***** DATA EXTRACT

$ cat config.mk
export PLATFORM = sky130hd
export DESIGN_NAME = gpu_pwr_ctrl
export DESIGN_NICKNAME = d
export VERILOG_FILES = /design/src/rtl/gpu_pwr_pkg.sv /design/src/rtl/pwr_domain_seq.sv /design/src/rtl/pwr_regbank.sv /design/src/rtl/gpu_pwr_ctrl.sv
export SDC_FILE = /design/constraint.sdc
export NUM_CORES = 1
export LEC_CHECK = 0
export BUFFER_PORTS_ARGS = -buffer_cell sky130_fd_sc_hd__buf_2
export CAP_MARGIN = 20
export CELL_PAD_IN_SITES_DETAIL_PLACEMENT = 2
export CELL_PAD_IN_SITES_GLOBAL_PLACEMENT = 2
export CORE_MARGIN = 2
export CORE_UTILIZATION = 27
export DETAILED_ROUTE_END_ITERATION = 10
export PLACE_DENSITY = 0.81
export SLEW_MARGIN = 0
export SYNTH_ARGS = -nofsm -noshare
export SYNTH_HDL_FRONTEND = slang
export SYNTH_SLANG_ARGS = --single-unit
$ cat constraint.sdc
create_clock -name clk -period 1.87 [get_ports clk]
set_input_delay 0.0935 -clock clk [delete_from_list [all_inputs] [get_ports clk]]
set_output_delay 0.0935 -clock clk [all_outputs]
set_load 0.03 [all_outputs]
$ cat src/rtl/gpu_pwr_pkg.sv
// Shared constants and types for the GPU power domain controller.
// Assumes a 6-bit byte offset bus with word-aligned registers.
package gpu_pwr_pkg;

    localparam int ADDR_W = 6;

    // Register offsets (bytes)
    localparam logic [ADDR_W-1:0] OFS_WAKE   = 6'h00;
    localparam logic [ADDR_W-1:0] OFS_SLEEP  = 6'h04;
    localparam logic [ADDR_W-1:0] OFS_STATUS = 6'h08;
    localparam logic [ADDR_W-1:0] OFS_MASK   = 6'h0C;
    localparam logic [ADDR_W-1:0] OFS_RAW    = 6'h10;
    localparam logic [ADDR_W-1:0] OFS_MSKD   = 6'h14;
    localparam logic [ADDR_W-1:0] OFS_CLEAR  = 6'h18;
    localparam logic [ADDR_W-1:0] OFS_SETTLE = 6'h1C;
    localparam logic [ADDR_W-1:0] OFS_ALLUP  = 6'h24;
    localparam logic [ADDR_W-1:0] OFS_LIMIT  = 6'h28;

    // Event bit positions in raw/mask/masked registers
    localparam int EV_WAKE  = 0;
    localparam int EV_SLEEP = 1;
    localparam int EV_W     = 2;

    // Per-domain sequencer states
    typedef enum logic [2:0] {
        DS_ON     = 3'd0,
        DS_ISO    = 3'd1,
        DS_DRAIN  = 3'd2,
        DS_OFF    = 3'd3,
        DS_RAMP   = 3'd4,
        DS_SETTLE = 3'd5
    } dom_state_e;

endpackage

$ cat src/rtl/pwr_domain_seq.sv
// Power sequencer for one domain.
// Sleep: isolate, drop enable, wait for power-good low.
// Wake: raise enable, wait for power-good high, hold isolation for
// the settle count, then release isolation.
// Assumes power-good stays high once it has risen during a wake.
module pwr_domain_seq
    import gpu_pwr_pkg::*;
#(
    parameter int DELAY_W = 8
) (
    input  logic               clk,
    input  logic               rst_n,
    input  logic               wake_req,
    input  logic               sleep_req,
    input  logic               pgood,
    input  logic [DELAY_W-1:0] settle,
    output logic               pwr_en,
    output logic               iso,
    output logic               asleep,
    output logic               wake_busy,
    output logic               sleep_busy
);

    dom_state_e         st_q, st_d;
    logic [DELAY_W-1:0] cnt_q, cnt_d;

    // Next-state logic for the domain sequence
    always_comb begin
        st_d  = st_q;
        cnt_d = cnt_q;
        unique case (st_q)
            DS_ON:     if (sleep_req) st_d = DS_ISO;
            DS_ISO:    st_d = DS_DRAIN;
            DS_DRAIN:  if (!pgood) st_d = DS_OFF;
            DS_OFF:    if (wake_req) st_d = DS_RAMP;
            DS_RAMP: begin
                if (pgood) begin
                    if (settle == '0) begin
                        st_d = DS_ON;
                    end else begin
                        st_d  = DS_SETTLE;
                        cnt_d = settle - 1'b1;
                    end
                end
            end
            DS_SETTLE: begin
                if (cnt_q == '0) st_d = DS_ON;
                else             cnt_d = cnt_q - 1'b1;
            end
            default:   st_d = DS_ON;
        endcase
    end

    // State and settle counter registers
    always_ff @(posedge clk) begin
        if (!rst_n) begin
            st_q  <= DS_ON;
            cnt_q <= '0;
        end else begin
            st_q  <= st_d;
            cnt_q <= cnt_d;
        end
    end

    // Pin and status decode from state
    always_comb begin
        pwr_en     = (st_q == DS_ON) || (st_q == DS_ISO) ||
                     (st_q == DS_RAMP) || (st_q == DS_SETTLE);
        iso        = (st_q != DS_ON);
        asleep     = (st_q == DS_OFF) || (st_q == DS_RAMP) || (st_q == DS_SETTLE);
        wake_busy  = (st_q == DS_RAMP) || (st_q == DS_SETTLE);
        sleep_busy = (st_q == DS_ISO) || (st_q == DS_DRAIN);
    end


    en_after_iso_chk: assert property (@(posedge clk) disable iff (!rst_n)
        $fell(pwr_en) |-> $past(iso));


    iso_release_chk: assert property (@(posedge clk) disable iff (!rst_n)
        $fell(iso) |-> ($past(pgood) && pwr_en));


    sleep_entry_chk: assert property (@(posedge clk) disable iff (!rst_n)
        $rose(asleep) |-> (!pwr_en && !$past(pgood)));


    wake_status_chk: assert property (@(posedge clk) disable iff (!rst_n)
        $fell(asleep) |-> (!iso && pwr_en));

endmodule

$ cat src/rtl/pwr_regbank.sv
// Register decode, event latching and interrupt for the power controller.
// Read data is combinational from bus_addr. Assumes NUM_DOM < 32 and
// DELAY_W < 32. Illegal offsets are ignored on write and read as zero.
module pwr_regbank
    import gpu_pwr_pkg::*;
#(
    parameter int NUM_DOM = 3,
    parameter int DELAY_W = 8
) (
    input  logic               clk,
    input  logic               rst_n,
    input  logic               bus_sel,
    input  logic               bus_wr,
    input  logic [ADDR_W-1:0]  bus_addr,
    input  logic [31:0]        bus_wdata,
    output logic [31:0]        bus_rdata,
    output logic [NUM_DOM-1:0] wake_cmd,
    output logic [NUM_DOM-1:0] sleep_cmd,
    output logic [DELAY_W-1:0] settle,
    input  logic [NUM_DOM-1:0] asleep,
    input  logic               any_wake_busy,
    input  logic               any_sleep_busy,
    output logic               irq
);

    localparam int STAT_PAD = 32 - NUM_DOM;
    localparam int DLY_PAD  = 32 - DELAY_W;
    localparam int EV_PAD   = 32 - EV_W;

    logic              legal;
    logic              wr_ok;
    logic [EV_W-1:0]   mask_q;
    logic [EV_W-1:0]   raw_q;
    logic [EV_W-1:0]   ev_set;
    logic [EV_W-1:0]   ev_clr;
    logic [DELAY_W-1:0] settle_q;
    logic              wake_busy_q;
    logic              sleep_busy_q;

    // Address legality: aligned and inside the decoded window
    always_comb begin
        legal = (bus_addr[1:0] == 2'b00) && (bus_addr < OFS_LIMIT);
        wr_ok = bus_sel && bus_wr && legal;
    end

    // Command pulses to the sequencers
    always_comb begin
        wake_cmd  = '0;
        sleep_cmd = '0;
        if (wr_ok && bus_addr == OFS_WAKE)  wake_cmd  = bus_wdata[NUM_DOM-1:0];
        if (wr_ok && bus_addr == OFS_ALLUP) wake_cmd  = '1;
        if (wr_ok && bus_addr == OFS_SLEEP) sleep_cmd = bus_wdata[NUM_DOM-1:0];
    end

    // Event set on busy falling edges, clear from the clear register
    always_comb begin
        ev_set           = '0;
        ev_set[EV_WAKE]  = wake_busy_q && !any_wake_busy;
        ev_set[EV_SLEEP] = sleep_busy_q && !any_sleep_busy;
        ev_clr           = (wr_ok && bus_addr == OFS_CLEAR) ? bus_wdata[EV_W-1:0] : '0;
    end

    // Software-visible registers and busy history
    always_ff @(posedge clk) begin
        if (!rst_n) begin
            mask_q       <= '0;
            raw_q        <= '0;
            settle_q     <= '0;
            wake_busy_q  <= 1'b0;
            sleep_busy_q <= 1'b0;
        end else begin
            wake_busy_q  <= any_wake_busy;
            sleep_busy_q <= any_sleep_busy;
            raw_q        <= (raw_q & ~ev_clr) | ev_set;
            if (wr_ok && bus_addr == OFS_MASK)   mask_q   <= bus_wdata[EV_W-1:0];
            if (wr_ok && bus_addr == OFS_SETTLE) settle_q <= bus_wdata[DELAY_W-1:0];
        end
    end

    // Read mux; write-only, reserved and illegal offsets read zero
    always_comb begin
        bus_rdata = '0;
        if (bus_sel && !bus_wr && legal) begin
            unique case (bus_addr)
                OFS_STATUS: bus_rdata = {{STAT_PAD{1'b0}}, asleep};
                OFS_MASK:   bus_rdata = {{EV_PAD{1'b0}}, mask_q};
                OFS_RAW:    bus_rdata = {{EV_PAD{1'b0}}, raw_q};
                OFS_MSKD:   bus_rdata = {{EV_PAD{1'b0}}, raw_q & mask_q};
                OFS_SETTLE: bus_rdata = {{DLY_PAD{1'b0}}, settle_q};
                default:    bus_rdata = '0;
            endcase
        end
    end

    assign settle = settle_q;
    assign irq    = |(raw_q & mask_q);


    wake_ev_hold_chk: assert property (@(posedge clk) disable iff (!rst_n)
        (raw_q[EV_WAKE] && !ev_clr[EV_WAKE]) |=> raw_q[EV_WAKE]);


    sleep_ev_hold_chk: assert property (@(posedge clk) disable iff (!rst_n)
        (raw_q[EV_SLEEP] && !ev_clr[EV_SLEEP]) |=> raw_q[EV_SLEEP]);


    illegal_write_chk: assert property (@(posedge clk) disable iff (!rst_n)
        (bus_sel && bus_wr && !legal) |=> ($stable(mask_q) && $stable(settle_q)));


    illegal_cmd_chk: assert property (@(posedge clk) disable iff (!rst_n)
        (bus_sel && !legal) |-> (wake_cmd == '0 && sleep_cmd == '0));

endmodule

$ cat src/rtl/gpu_pwr_ctrl.sv
// GPU power domain controller top: register bank plus one sequencer
// per domain. Busy flags are reduced here for completion events.
module gpu_pwr_ctrl
    import gpu_pwr_pkg::*;
#(
    parameter int NUM_DOM = 3,
    parameter int DELAY_W = 8
) (
    input  logic               clk,
    input  logic               rst_n,
    input  logic               bus_sel,
    input  logic               bus_wr,
    input  logic [5:0]         bus_addr,
    input  logic [31:0]        bus_wdata,
    output logic [31:0]        bus_rdata,
    output logic [NUM_DOM-1:0] dom_pwr_en,
    output logic [NUM_DOM-1:0] dom_iso,
    input  logic [NUM_DOM-1:0] dom_pgood,
    output logic               irq
);

    logic [NUM_DOM-1:0] wake_cmd;
    logic [NUM_DOM-1:0] sleep_cmd;
    logic [NUM_DOM-1:0] asleep;
    logic [NUM_DOM-1:0] wake_busy;
    logic [NUM_DOM-1:0] sleep_busy;
    logic [DELAY_W-1:0] settle;

    pwr_regbank #(.NUM_DOM(NUM_DOM), .DELAY_W(DELAY_W)) u_regs (
        .clk            (clk),
        .rst_n          (rst_n),
        .bus_sel        (bus_sel),
        .bus_wr         (bus_wr),
        .bus_addr       (bus_addr),
        .bus_wdata      (bus_wdata),
        .bus_rdata      (bus_rdata),
        .wake_cmd       (wake_cmd),
        .sleep_cmd      (sleep_cmd),
        .settle         (settle),
        .asleep         (asleep),
        .any_wake_busy  (|wake_busy),
        .any_sleep_busy (|sleep_busy),
        .irq            (irq)
    );

    for (genvar i = 0; i < NUM_DOM; i++) begin : g_dom
        pwr_domain_seq #(.DELAY_W(DELAY_W)) u_seq (
            .clk        (clk),
            .rst_n      (rst_n),
            .wake_req   (wake_cmd[i]),
            .sleep_req  (sleep_cmd[i]),
            .pgood      (dom_pgood[i]),
            .settle     (settle),
            .pwr_en     (dom_pwr_en[i]),
            .iso        (dom_iso[i]),
            .asleep     (asleep[i]),
            .wake_busy  (wake_busy[i]),
            .sleep_busy (sleep_busy[i])
        );
    end

endmodule

==> results.md <==
- Cell area after synthesis: ~3300 um2
- First-pass GRT wire length: 20,300 um
- Worst Max-Slew Pin Slew: 0.622 ns
- IO Count: 84
- CTS clock-pin slew for the worst setup and hold paths: approximately 0.07 ns
- CTS sink cnt: 47
- Total CTS buffers: 5
- Rows: 40
- Total power: around 0.0023 W
- TritonCTS clock tree: yes
- Power per cell area: about 530 nW/um2
- Post-synth top area share: 0.283
- Synthesized flop and latch total: 47
- Ys flop type: dfxtp_1
- Die extent in x: approximately 110 um
- Peak VDD IR: 0.300 mV
- Placement Setup Slack: -0.109 ns
- CP Capture Type: flop
- H-tree levels: 2
- Ranking of synthesized cells by area: dfxtp_1 28%, buf_4 6.8%, nor2_1 6.3%
- Busiest grt layer: met2
- Detailed-route via count: 3,602
- Worst setup SP type: flop
- Ys async rst share: 0
- Worst EP required: 2.04 ns
- Die area: about 13,000 um2
- HP Class: input pin to flop
- Period Utilization, post-route: 1.10
- Final Wtd Congestion: between 0.8 and 0.9
- Final Max Slew Viols: 0
- Port Buf Inserts: 35
- GR Util met2: 0.359
- Core ar.: ~12,000 um2
- Clock Latency Late Sink: about 0.3 ns
- Antenna-violating nets left: 0
- Vias in the first global route: 3,814
- Final setup viols: 1
- Post-DP HPWL: 9390 um
- Layout Nets: around 570
- Worst-case clock buffer depth: 2
- Final hold vios: 0
- Max-cap violations: 0
- Worst rel slew slack: 0.582
- Met3 usage: 0.0216
- WL final: between 10,000 and 15,000 um
- Pleak: 1.71 nW
- Initial antenna violation count: 0
- Clk_skew: 0.00728 ns
- Top fanout value on the critical path: 4
- Root Driver: clkbuf_16
- # hold bufs at CTS: 0
- Yosys top cell by area: dfxtp_1
- Layout overhead on the synthesized area: 30.7%
- Initial DRC count: 148
- RSZ-0062 raised after global routing: yes
- Gr ovfl total: 0
- Residual DRC: 0
- Highest clock rate: 485 MHz
- Synth unique cells: 65
- Die Span Y: 115 um
- Final setup margin: -0.193 ns
- Post-synthesis cell count: 438
- All-Layer GR Usage: 0.196
- TNS Setup: -0.193 ns
- EDFF count, synth: 0
- Ant. Diodes: 0
- Status: finished with violations
- Crit path kind: flop to flop
- Routed length per instance: 21.0 um
- Largest net degree at the start of global routing: 42
- Most frequent cell after synthesis: nor2_1
- Post-synthesis sequential area ratio: 0.283
- Warnings, synthesis: 0
- Violated checks: negative setup slack
- Starting Density: 0.277
- Syn avg cell area: 7.59 um2
- Min Tclk post-route: approximately 2.1 ns
- Drt first pass iters: 5
- Routed vias/inst: ~5.4
- CP arrival: 2.24 ns
- Synth cell count leaders: 56 x nor2_1, 47 x dfxtp_1, 38 x nand2_1
- GRT met1 Usage: 0.240
- Share of layout cells above drive strength 1: 0.299
[flip-flops by register name, summed over array words and instances, names as in the netlist]
name                 cells
g_dom.u_seq.cnt_q       24
g_dom.u_seq.st_q         9
u_regs.mask_q            2
u_regs.raw_q             2
u_regs.settle            8
u_regs.sleep_busy_q      1
u_regs.wake_busy_q       1
[layer usage]
| layer | part of all wire | wire (um) | vias up |
|---|---|---|---|
| met5 | 0 | 0 | - |
| met4 | 0.024 | 337 | 0 |
| met3 | 0.028 | 390 | 24 |
| met2 | 0.52 | 7280 | 88 |
| met1 | 0.43 | 6030 | 1811 |
| li1 | - | - | 1679 |
[worst paths after layout]
kind                      startpoint                      end  slack (ns)  cells past startpoint
max reg2reg  g_dom[1].u_seq.cnt_q[2]  g_dom[1].u_seq.cnt_q[7]       -0.19                      6
max          g_dom[1].u_seq.cnt_q[2]  g_dom[1].u_seq.cnt_q[7]       -0.19                      6
min reg2reg  g_dom[0].u_seq.cnt_q[7]  g_dom[0].u_seq.cnt_q[7]        0.49                      2
min                     bus_wdata[3]         u_regs.settle[3]        0.06                      3
[power by group]
part / total (W) / internal [W] / leakage [nW] / switching [W]
registers: 0.00103 / 0.00101 / 0.385 / 0.0000156
logic: 0.000255 / 0.0000684 / 1.25 / 0.000187
clock network: 0.00100 / 0.000570 / 0.0761 / 0.000433
total: 0.00228 / 0.00165 / 1.71 / 0.000635
[area by class of cell]
| type | count | area [um2] |
|---|---|---|
| fillers | 1394 | 7670 |
| multi-input cells | 350 | 2290 |
| flip-flops and latches | 47 | 956 |
| repair buffers | 99 | 686 |
| well taps | 147 | 184 |
| clock buffers | 7 | 153 |
| inverters | 18 | 67.6 |
| clock inverters | 1 | 7.51 |
[cells by family after synthesis]
family	Yosys count	share of synthesized area
other	1	0.00113
flip-flops	47	0.283
adder cells (fa/ha/maj)	7	0.0263
XOR/XNOR	9	0.0237
AO/OA/AOI/OAI	105	0.213
AND/OR/NAND/NOR	185	0.286
buffers and inverters	64	0.107
multiplexers	20	0.0602
[cell usage in the layout, fill, tap and decap left out, types with 4 or more instances in the layout]
master	n
nand2b_1	12
nor2b_1	5
nor2_1	54
o22ai_1	6
dfxtp_2	12
ha_1	5
o21ai_0	19
nand2_1	37
conb_1	24
a21oi_1	27
or3_1	5
inv_2	4
mux2i_1	19
buf_4	60
clkbuf_16	5
a32o_1	4
nand3_1	11
dfxtp_1	35
nor4_1	7
buf_6	4
and2_1	7
xnor2_1	4
a31oi_1	7
buf_2	34
inv_1	13
nor3_1	15
o21ai_1	4
[critical path, cell delays in order (launching register included)]
cell	delay [ns]
dfxtp_2	0.32
buf_4	0.14
nor3_1	0.48
nand3_1	0.24
nor3_1	0.30
a21oi_1	0.09
o32ai_1	0.36
[repair_timing]
action / in CTS / in global routing
setup endpoints to repair: 29 / 30
gates resized for setup: 17 / 44
gates cloned: 1 / 0
pin swaps: 1 / 10
setup buffers: 1 / 8
[stage by stage]
step           instances  hold WS [ns]  utilization  instance area, um2
5_1_grt              669        0.0626        0.362                4340
6_report             669        0.0588        0.362                4340
2_1_floorplan        461         0.241            -                3410
4_1_cts              661        0.0520        0.344                4130
3_5_place_dp         651         0.358        0.325                3900
3_3_place_gp         651         0.345        0.325                3900
Note: power is estimated with default switching activity, not from simulation.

**********

## WORK ITEM
In the entries, find every line holding "with" and copy it.

## SOLVED PROBLEM
// Assumes a 6-bit byte offset bus with word-aligned registers.
- Status: finished with violations
[cell usage in the layout, fill, tap and decap left out, types with 4 or more instances in the layout]
Note: power is estimated with default switching activity, not from simulation.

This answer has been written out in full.